The rideshare war between Uber and chief rival Lyft continues to play out in tit-for-tat fashion. The latest chess move making headlines is one that should benefit an abundance of Lyft riders, although its drivers may not be as thrilled.
Lyft is lowering the price of its Line service in 33 markets nationwide. In a statement to Tech Crunch, the company claims that the move to drop prices is inspired both by the company’s commitment “to remain the most affordable option for passengers” and its awareness that many of us have made New Year’s resolutions to save more money. While the former may be true in part (miss me with that bit about resolutions), the biggest motive here is Uber‘s newly reduced prices, which went into effect in 100 cities in the U.S. and Canada last week. But whether or not you buy Lyft’s reasons, a price drop is a win for the consumer.

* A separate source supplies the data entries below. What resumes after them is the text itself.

**src/rtl/snow64_instr_decoder_pkg.sv**
```systemverilog
// Shared types and constants for the Snow64 instruction decoder:
// output struct, field positions, group codes and per-group oper limits.
package PkgSnow64InstrDecoder;

   localparam int WIDTH_INSTR     = 32;
   localparam int WIDTH_IMM_OUT   = 64;
   localparam int WIDTH_REG_INDEX = 4;
   localparam int WIDTH_GROUP     = 4;
   localparam int WIDTH_OPER      = 4;
   localparam int WIDTH_IMM_IN    = 12;

   localparam int GROUP_LSB = 28;
   localparam int RA_LSB    = 24;
   localparam int RB_LSB    = 20;
   localparam int RC_LSB    = 16;
   localparam int OPER_LSB  = 12;
   localparam int IMM_LSB   = 0;

   typedef enum logic [WIDTH_GROUP-1:0] {
      GroupAluFpu   = 4'd0,
      GroupCtrlFlow = 4'd1,
      GroupLoad     = 4'd2,
      GroupStore    = 4'd3
   } Group_t;

   localparam logic [WIDTH_OPER-1:0] MAX_OPER_ALU_FPU   = 4'd13;
   localparam logic [WIDTH_OPER-1:0] MAX_OPER_CTRL_FLOW = 4'd3;
   localparam logic [WIDTH_OPER-1:0] MAX_OPER_LOAD      = 4'd10;
   localparam logic [WIDTH_OPER-1:0] MAX_OPER_STORE     = 4'd10;

   localparam logic [WIDTH_INSTR-1:0] INSTR_NOP = 32'hFFFF_FFFF;

   typedef struct packed {
      logic [WIDTH_GROUP-1:0]     group;
      logic [WIDTH_REG_INDEX-1:0] ra_index;
      logic [WIDTH_REG_INDEX-1:0] rb_index;
      logic [WIDTH_REG_INDEX-1:0] rc_index;
      logic [WIDTH_OPER-1:0]      oper;
      logic                       nop;
      logic [WIDTH_IMM_OUT-1:0]   imm;
      logic                       illegal;
   } PortOut_InstrDecoder;

   localparam PortOut_InstrDecoder OUT_RESET = '{
      group:    '0,
      ra_index: '0,
      rb_index: '0,
      rc_index: '0,
      oper:     '0,
      nop:      1'b1,
      imm:      '0,
      illegal:  1'b0
   };

endpackage

```
**src/rtl/snow64_instr_decode_comb.sv**
```systemverilog
// Purely combinational decode of one instruction word into the output struct.
module snow64_instr_decode_comb
   import PkgSnow64InstrDecoder::*;
(
   input  logic [WIDTH_INSTR-1:0] in_instr_i,
   output PortOut_InstrDecoder    out_d_o
);

   logic [WIDTH_GROUP-1:0]  grp;
   logic [WIDTH_OPER-1:0]   oper;
   logic [WIDTH_IMM_IN-1:0] imm12;
   logic                    legal;

   assign grp   = in_instr_i[GROUP_LSB +: WIDTH_GROUP];
   assign oper  = in_instr_i[OPER_LSB  +: WIDTH_OPER];
   assign imm12 = in_instr_i[IMM_LSB   +: WIDTH_IMM_IN];

   always_comb begin
      case (Group_t'(grp))
         GroupAluFpu:   legal = (oper <= MAX_OPER_ALU_FPU);
         GroupCtrlFlow: legal = (oper <= MAX_OPER_CTRL_FLOW);
         GroupLoad:     legal = (oper <= MAX_OPER_LOAD);
         GroupStore:    legal = (oper <= MAX_OPER_STORE);
         default:       legal = 1'b0;
      endcase
   end

   // The NOP word lives in group 15, so it must be recognised before the legality test.
   always_comb begin
      out_d_o = '0;
      if (in_instr_i == INSTR_NOP) begin
         out_d_o.nop = 1'b1;
      end else if (!legal) begin
         out_d_o.nop     = 1'b1;
         out_d_o.illegal = 1'b1;
      end else begin
         out_d_o.group    = grp;
         out_d_o.ra_index = in_instr_i[RA_LSB +: WIDTH_REG_INDEX];
         out_d_o.rb_index = in_instr_i[RB_LSB +: WIDTH_REG_INDEX];
         out_d_o.rc_index = in_instr_i[RC_LSB +: WIDTH_REG_INDEX];
         out_d_o.oper     = oper;
         out_d_o.imm      = {{(WIDTH_IMM_OUT-WIDTH_IMM_IN){imm12[WIDTH_IMM_IN-1]}}, imm12};
      end
   end

endmodule

```
**src/rtl/snow64_instr_decoder.sv**
```systemverilog
// Registered Snow64 instruction decoder: combinational decode followed by an
// async-reset output register. in_en qualifies in_instr; there is no backpressure.
module snow64_instr_decoder
   import PkgSnow64InstrDecoder::*;
(
   input  logic                   clk,
   input  logic                   rst,
   input  logic                   in_en,
   input  logic [WIDTH_INSTR-1:0] in_instr,
   output PortOut_InstrDecoder    out
);

   PortOut_InstrDecoder out_d;
   PortOut_InstrDecoder out_q;

   snow64_instr_decode_comb u_decode_comb (
      .in_instr_i (in_instr),
      .out_d_o    (out_d)
   );

   always_ff @(posedge clk or posedge rst) begin
      if (rst) begin
         out_q <= OUT_RESET;
      end else if (in_en) begin
         out_q <= out_d;
      end
   end

   assign out = out_q;

endmodule

```
**config.mk**
```make
export PLATFORM = sky130hd
export DESIGN_NAME = snow64_instr_decoder
export DESIGN_NICKNAME = d
export VERILOG_FILES = /design/src/rtl/snow64_instr_decoder_pkg.sv /design/src/rtl/snow64_instr_decode_comb.sv /design/src/rtl/snow64_instr_decoder.sv
export SDC_FILE = /design/constraint.sdc
export NUM_CORES = 1
export LEC_CHECK = 0
export CELL_PAD_IN_SITES_DETAIL_PLACEMENT = 1
export CELL_PAD_IN_SITES_GLOBAL_PLACEMENT = 1
export CORE_MARGIN = 5
export CORE_UTILIZATION = 25
export CTS_CLUSTER_DIAMETER = 40
export DETAILED_ROUTE_END_ITERATION = 8
export GPL_TIMING_DRIVEN = 1
export PLACE_DENSITY = 0.77
export SETUP_SLACK_MARGIN = 0.1
export SYNTH_ARGS = -nofsm -noshare
export SYNTH_HDL_FRONTEND = slang
export SYNTH_SLANG_ARGS = --single-unit
```
**constraint.sdc**
```tcl
create_clock -name clk -period 2.5 [get_ports clk]
set_clock_uncertainty 0.1 [all_clocks]
set_input_delay 0.5 -clock clk [delete_from_list [all_inputs] [get_ports clk]]
set_output_delay 0.5 -clock clk [all_outputs]
set_load 0.03 [all_outputs]
```
==> impl_metrics.yaml <==
floorplan:
  io_pins: 121
  die_area_um2: 8620
  die_x_um: 92.9
  die-height_um: 92.9
  start_util_pct: 25.4
  core_um2: 6760
  num_rows: 30
setup_path:
  rr_endpoint: "out[63]"
  start_kind: "flop"
  critPathMaxFanout: 2
  crit_path_end_kind: "primary output"
  critical_path_required_ns: 1.90
  max_stage_delay_ns: 0.67
  crit_family: "buffers and inverters"
  crit_type: "flop to primary output"
  crit_buf_inv: 1
  r2r_slack_ns: 1.56
  reg2reg_depth: 1
  crit_chain: "clkdlybuf4s50_1"
  r2r-start: "out[63]"
  critPathArrivalTime_ns: 1.49
  crit_slowest_cell: "clkdlybuf4s50_1"
flow_run:
  drv_cap: 0
clock_network:
  clock_latency_ns: 0.28
  cts_hold_buffers: 0
  cts.repair.resized: 0
  clock_sinks: 34
  htreeDepth: 2
  clock-root-buffer: "clkbuf_8"
  cts_made_buffers: 5
  path_clk_slew_ns: 0.08
  cts_max_path_buffers: 2
  tritoncts: "built"
  cts_setup_buffers: 0
synthesis:
  synth-seq-cells: 34
  synth_top_family_by_area: "buffers and inverters"
  netlist_instances: 154
  synth.area.top_cells: "dfrtp_1 (48%), buf_4 (23%), a22o_1 (15%)"
  syn_avg_cell_area_um2: 11.1
  synth-xor-area-share_pct: 0
  synth.mux.area_fraction_pct: 0
  yosys.area.top_type: "dfrtp_1"
  yosys.area_share.simple_pct: 7.07
  yosys.area.top_type_share_pct: 48.1
  synth_area_um2: 1720
  syn-num-nets: 189
  synth_compound_area_share_pct: 17.2
  yosysUniqueCellTypes: 22
  synth_fa_ha_area_share_pct: 0
  ys_seq_area_share_pct: 49.6
  yosysWarnings: 0
finish:
  syn_to_final_growth_pct: 52.2
  drive_gt1_share_pct: 31.4
  layout_common_cells: "clkdlybuf4s50_1 (67), buf_4 (58), dfrtp_1 (33)"
  antennaDiodeCount: 0
  largest_reg_flops: 34
  nets: 263
  mostFrequentLayoutCell: "clkdlybuf4s50_1"
  utilization_pct: 38.7
power_and_ir_drop:
  ir_drop_v: 0.000208
  power.leakage_nw: 1.23
  p_per_area_nw_per_um2: 538
timing:
  rsz0062_at_grt: "no"
  setup-violations-final: 0
  hold_viol_final: 0
  clock.fmax_mhz: 479
  finalCritPeriodShare_pct: 83.5
  drv_slew: 0
  period_needed_ns: 2.09
  setup_ws_ns: 0.413
  fin_tns_setup_ns: 0
  tightest_slew_ns: 0.449
  max_slew_margin_pct: 70.0
drt:
  routed-via-count: 1392
  final_antenna_net_count: 0
  wire_per_inst_um: 16.4
  vias_per_cell: 4.50
  drc: 0
  routed_wl_mm: 5.05
  drtPass1Iterations: 3
  drt_iter0_drc: 13
global_route:
  overflow: 0
  first_global_vias: 1439
  grt_pass1_wl_mm: 7.70
  track_usage_pct: 11.5
  antenna_found_initial: 0
  grt_max_degree: 47
place:
  place_congestion: 0.662
  dp.final_hpwl_mm: 4.00
  dp_slack_ns: 0.181
  numPortBuffers: 120
min_path:
  hold_path.class: "flop to flop"
  min_path_cells: 2
  min_to: "out[65]"
  hp-start: "out[65]"
status:
  outcome: "complete, no violations"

The other result of Lyft lowering prices is the effect it will have on drivers’ commissions. The ride-hailing service maintains that it pays drivers more than Uber, and says that lower fares will “ensure our drivers are in high demand.” Although, in the not-so-distant future, this whole debate may be made moot by Lyft’s fleet of self-driving cars.
Los Angeles, San Diego, San Francisco, San Jose/Silicon Valley, Detroit, Denver, Baltimore, and Washington, DC, will be the cities most affected by Lyft’s new lower prices. Major markets that won’t see ride fares drop include New York and Chicago.